Logits for only certain outputs creates infs

I have a network with a linear head followed by a sigmoid activation function. Most of my output neurons should be in a range 0-1 and thus sigmoid makes sense, but some of the neurons should output normalized (standardized) colors.

So for the last three neurons I do torch.logit(x) as they can be in the range [-1.3, 1.4]. I still encounter errors sometimes because some of the color neurons output 1.0, and torch.logit(1.0) gives inf.
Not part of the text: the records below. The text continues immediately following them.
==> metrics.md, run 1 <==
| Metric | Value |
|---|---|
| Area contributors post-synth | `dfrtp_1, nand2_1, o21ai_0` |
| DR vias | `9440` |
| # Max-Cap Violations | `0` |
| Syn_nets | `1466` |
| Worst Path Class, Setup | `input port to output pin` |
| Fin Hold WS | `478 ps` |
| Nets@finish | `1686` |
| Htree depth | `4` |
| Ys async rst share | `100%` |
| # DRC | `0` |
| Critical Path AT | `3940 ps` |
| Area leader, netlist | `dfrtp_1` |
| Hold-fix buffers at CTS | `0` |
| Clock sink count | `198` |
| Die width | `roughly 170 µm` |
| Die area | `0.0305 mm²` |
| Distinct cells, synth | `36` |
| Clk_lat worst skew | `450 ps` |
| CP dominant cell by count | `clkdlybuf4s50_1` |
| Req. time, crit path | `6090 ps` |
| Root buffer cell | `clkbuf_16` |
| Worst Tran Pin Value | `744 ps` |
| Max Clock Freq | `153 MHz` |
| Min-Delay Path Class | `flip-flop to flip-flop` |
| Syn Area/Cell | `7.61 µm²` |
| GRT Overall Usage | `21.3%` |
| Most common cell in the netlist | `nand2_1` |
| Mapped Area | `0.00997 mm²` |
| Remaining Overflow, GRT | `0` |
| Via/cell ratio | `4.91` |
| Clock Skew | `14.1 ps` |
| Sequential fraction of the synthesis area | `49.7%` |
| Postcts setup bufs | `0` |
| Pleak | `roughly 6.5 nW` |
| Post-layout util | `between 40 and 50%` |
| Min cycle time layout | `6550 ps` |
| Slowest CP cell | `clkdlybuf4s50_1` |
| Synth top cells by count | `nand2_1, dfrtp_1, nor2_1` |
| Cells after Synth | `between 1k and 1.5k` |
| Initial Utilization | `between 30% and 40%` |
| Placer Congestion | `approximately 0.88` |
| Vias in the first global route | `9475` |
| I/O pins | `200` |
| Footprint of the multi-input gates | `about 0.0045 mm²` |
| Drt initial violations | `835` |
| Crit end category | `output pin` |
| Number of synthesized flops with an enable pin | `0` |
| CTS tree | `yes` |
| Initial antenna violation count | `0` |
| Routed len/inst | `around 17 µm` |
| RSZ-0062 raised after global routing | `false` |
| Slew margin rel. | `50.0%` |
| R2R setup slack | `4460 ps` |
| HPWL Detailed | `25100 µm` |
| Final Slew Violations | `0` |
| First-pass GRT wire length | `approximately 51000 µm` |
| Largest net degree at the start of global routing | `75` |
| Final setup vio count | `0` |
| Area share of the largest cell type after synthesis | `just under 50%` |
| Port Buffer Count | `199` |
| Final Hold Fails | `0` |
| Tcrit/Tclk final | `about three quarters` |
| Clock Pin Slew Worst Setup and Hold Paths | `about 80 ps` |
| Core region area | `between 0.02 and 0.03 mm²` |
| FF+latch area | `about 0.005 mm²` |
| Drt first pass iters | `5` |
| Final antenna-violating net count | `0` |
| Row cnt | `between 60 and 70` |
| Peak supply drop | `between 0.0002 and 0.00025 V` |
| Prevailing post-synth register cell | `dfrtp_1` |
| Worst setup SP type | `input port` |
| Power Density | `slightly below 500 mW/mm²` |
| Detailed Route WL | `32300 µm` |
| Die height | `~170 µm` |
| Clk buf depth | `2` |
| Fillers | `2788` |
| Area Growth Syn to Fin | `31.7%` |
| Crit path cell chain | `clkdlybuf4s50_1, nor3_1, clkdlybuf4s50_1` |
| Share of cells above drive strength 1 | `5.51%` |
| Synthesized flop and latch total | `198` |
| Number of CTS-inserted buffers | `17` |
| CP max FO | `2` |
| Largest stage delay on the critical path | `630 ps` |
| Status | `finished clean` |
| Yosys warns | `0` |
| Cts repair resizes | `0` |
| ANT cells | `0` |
Should I use something else other than torch.logit() after my activation functions for these special neurons? Maybe normalize (not standardize!) such that the range [0, 1] becomes [-1.3, 1.4]?

Hi Zimo!

Instead of applying sigmoid() to all of your neurons and then applying
logit() to your color neurons to undo the sigmoid(), apply sigmoid()
only to your non-color neurons so that the color neurons never get
transformed.

(Applying sigmoid() to a large-enough (non-inf) value will map it
to 1.0, causing some loss of information, and you can’t undo the
numerical “damage” by applying logit(), even though mathematically
logit() is the inverse function of sigmoid().)
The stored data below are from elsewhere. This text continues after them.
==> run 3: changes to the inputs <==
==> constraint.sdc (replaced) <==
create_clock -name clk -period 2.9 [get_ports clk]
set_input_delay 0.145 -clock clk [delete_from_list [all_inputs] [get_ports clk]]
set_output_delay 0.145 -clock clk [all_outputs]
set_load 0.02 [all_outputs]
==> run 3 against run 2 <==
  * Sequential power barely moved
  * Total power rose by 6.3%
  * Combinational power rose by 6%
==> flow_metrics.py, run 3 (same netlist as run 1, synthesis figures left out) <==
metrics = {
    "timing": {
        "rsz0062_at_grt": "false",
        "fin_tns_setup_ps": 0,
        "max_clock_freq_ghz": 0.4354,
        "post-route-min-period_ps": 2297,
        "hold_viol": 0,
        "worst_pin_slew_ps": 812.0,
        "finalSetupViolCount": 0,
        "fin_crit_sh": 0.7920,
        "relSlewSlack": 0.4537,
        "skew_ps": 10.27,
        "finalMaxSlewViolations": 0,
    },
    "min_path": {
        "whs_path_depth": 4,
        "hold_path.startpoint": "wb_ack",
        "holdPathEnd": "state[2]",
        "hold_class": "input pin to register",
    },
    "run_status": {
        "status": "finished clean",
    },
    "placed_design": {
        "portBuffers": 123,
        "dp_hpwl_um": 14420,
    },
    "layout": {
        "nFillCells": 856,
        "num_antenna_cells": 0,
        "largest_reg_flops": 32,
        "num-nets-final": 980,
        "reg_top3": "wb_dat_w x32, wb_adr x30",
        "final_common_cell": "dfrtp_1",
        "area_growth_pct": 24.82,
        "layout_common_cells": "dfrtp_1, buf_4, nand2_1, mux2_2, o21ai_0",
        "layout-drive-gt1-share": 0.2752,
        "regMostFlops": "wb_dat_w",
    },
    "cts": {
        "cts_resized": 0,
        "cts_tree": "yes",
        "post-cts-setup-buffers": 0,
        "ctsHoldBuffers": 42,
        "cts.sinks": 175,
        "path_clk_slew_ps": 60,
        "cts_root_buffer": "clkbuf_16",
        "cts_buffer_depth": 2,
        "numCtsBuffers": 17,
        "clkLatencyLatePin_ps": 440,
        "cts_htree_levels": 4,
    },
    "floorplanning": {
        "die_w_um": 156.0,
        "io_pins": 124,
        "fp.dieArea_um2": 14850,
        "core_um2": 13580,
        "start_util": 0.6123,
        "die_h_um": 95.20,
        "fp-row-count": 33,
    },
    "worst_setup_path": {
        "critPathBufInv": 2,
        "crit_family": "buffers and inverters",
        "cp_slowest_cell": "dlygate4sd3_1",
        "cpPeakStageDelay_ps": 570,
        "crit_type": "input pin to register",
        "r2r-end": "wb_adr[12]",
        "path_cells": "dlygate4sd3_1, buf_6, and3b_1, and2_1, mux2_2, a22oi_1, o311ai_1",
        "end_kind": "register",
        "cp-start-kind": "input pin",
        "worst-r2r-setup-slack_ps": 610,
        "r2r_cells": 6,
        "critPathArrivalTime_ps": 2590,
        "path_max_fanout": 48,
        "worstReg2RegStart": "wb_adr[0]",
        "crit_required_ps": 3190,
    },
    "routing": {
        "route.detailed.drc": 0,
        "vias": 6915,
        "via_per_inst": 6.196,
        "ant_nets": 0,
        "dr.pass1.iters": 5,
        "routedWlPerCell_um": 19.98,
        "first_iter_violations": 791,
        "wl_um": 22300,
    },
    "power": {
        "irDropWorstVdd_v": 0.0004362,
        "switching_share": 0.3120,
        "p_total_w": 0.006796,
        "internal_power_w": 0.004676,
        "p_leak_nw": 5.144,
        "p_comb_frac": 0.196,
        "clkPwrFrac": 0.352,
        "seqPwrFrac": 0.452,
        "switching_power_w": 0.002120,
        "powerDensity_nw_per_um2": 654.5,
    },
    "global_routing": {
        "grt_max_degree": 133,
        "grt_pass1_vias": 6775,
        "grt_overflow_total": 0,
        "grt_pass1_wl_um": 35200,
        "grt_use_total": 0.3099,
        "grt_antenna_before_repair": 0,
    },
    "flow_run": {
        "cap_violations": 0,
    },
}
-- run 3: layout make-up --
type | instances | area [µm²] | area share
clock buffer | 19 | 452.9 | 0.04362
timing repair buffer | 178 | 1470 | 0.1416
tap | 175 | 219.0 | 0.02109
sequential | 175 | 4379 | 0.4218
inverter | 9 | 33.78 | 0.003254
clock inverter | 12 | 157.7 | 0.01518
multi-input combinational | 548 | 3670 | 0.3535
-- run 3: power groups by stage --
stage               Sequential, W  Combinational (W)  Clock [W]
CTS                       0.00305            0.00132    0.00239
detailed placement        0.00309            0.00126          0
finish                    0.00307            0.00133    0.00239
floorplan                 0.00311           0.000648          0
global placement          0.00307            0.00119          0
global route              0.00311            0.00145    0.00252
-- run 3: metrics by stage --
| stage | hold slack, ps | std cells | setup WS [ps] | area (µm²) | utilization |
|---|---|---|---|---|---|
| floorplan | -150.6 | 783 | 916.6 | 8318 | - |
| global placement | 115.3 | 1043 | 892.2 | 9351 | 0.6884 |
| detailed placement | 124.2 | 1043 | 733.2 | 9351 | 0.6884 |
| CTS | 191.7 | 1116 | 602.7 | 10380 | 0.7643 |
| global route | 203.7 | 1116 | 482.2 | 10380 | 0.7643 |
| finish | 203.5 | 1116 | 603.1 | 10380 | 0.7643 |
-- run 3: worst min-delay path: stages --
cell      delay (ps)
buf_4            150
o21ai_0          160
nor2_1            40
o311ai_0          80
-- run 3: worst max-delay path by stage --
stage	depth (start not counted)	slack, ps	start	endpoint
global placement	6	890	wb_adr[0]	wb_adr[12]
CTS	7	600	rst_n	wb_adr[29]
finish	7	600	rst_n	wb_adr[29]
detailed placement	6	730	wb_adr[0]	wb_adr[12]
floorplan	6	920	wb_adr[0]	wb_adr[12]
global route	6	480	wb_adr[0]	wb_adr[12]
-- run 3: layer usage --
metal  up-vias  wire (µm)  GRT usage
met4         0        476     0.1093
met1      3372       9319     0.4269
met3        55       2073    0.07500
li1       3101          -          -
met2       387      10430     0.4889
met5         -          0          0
As an aside, you should consider whether you really want to apply
sigmoid() to any of your neurons. What subsequent processing
do you do to your non-color neurons, and could you perform that
processing in “log space,” that is, working with the logits that are
output by your Linear head? Doing so might prove more numerically
stable.

Best.

K. Frank

Thanks KFrank, great answer!

A lot of the other neurons correspond to 3d transformations of objects. I will describe down below how I currently re-scale the outputs:

  • XYZ position in a restricted 1x1x1 box. Constrained by sigmoid.

  • XYZ rotation. Currently constrained by sigmod, then normalized to [0, 2*pi].

  • Width, height, depth. Constrained by sigmoid + epsilon since I desire a smallest possible size and 1x1x1 is the largest possible size in the restricted box.

This is still a project in its early stage, so I might add some more outputs. Maybe ones that are restricted to something like [-5, 200]. How should I rescale logits to conform to these values? Maybe I shouldn’t and instead try to get the model to do that fitting for me?

The problem has been that 3D objects that fall outside of the 1x1x1 space (as in XYZ position) or objects that get a width/height of 0 get an inf/nan gradient.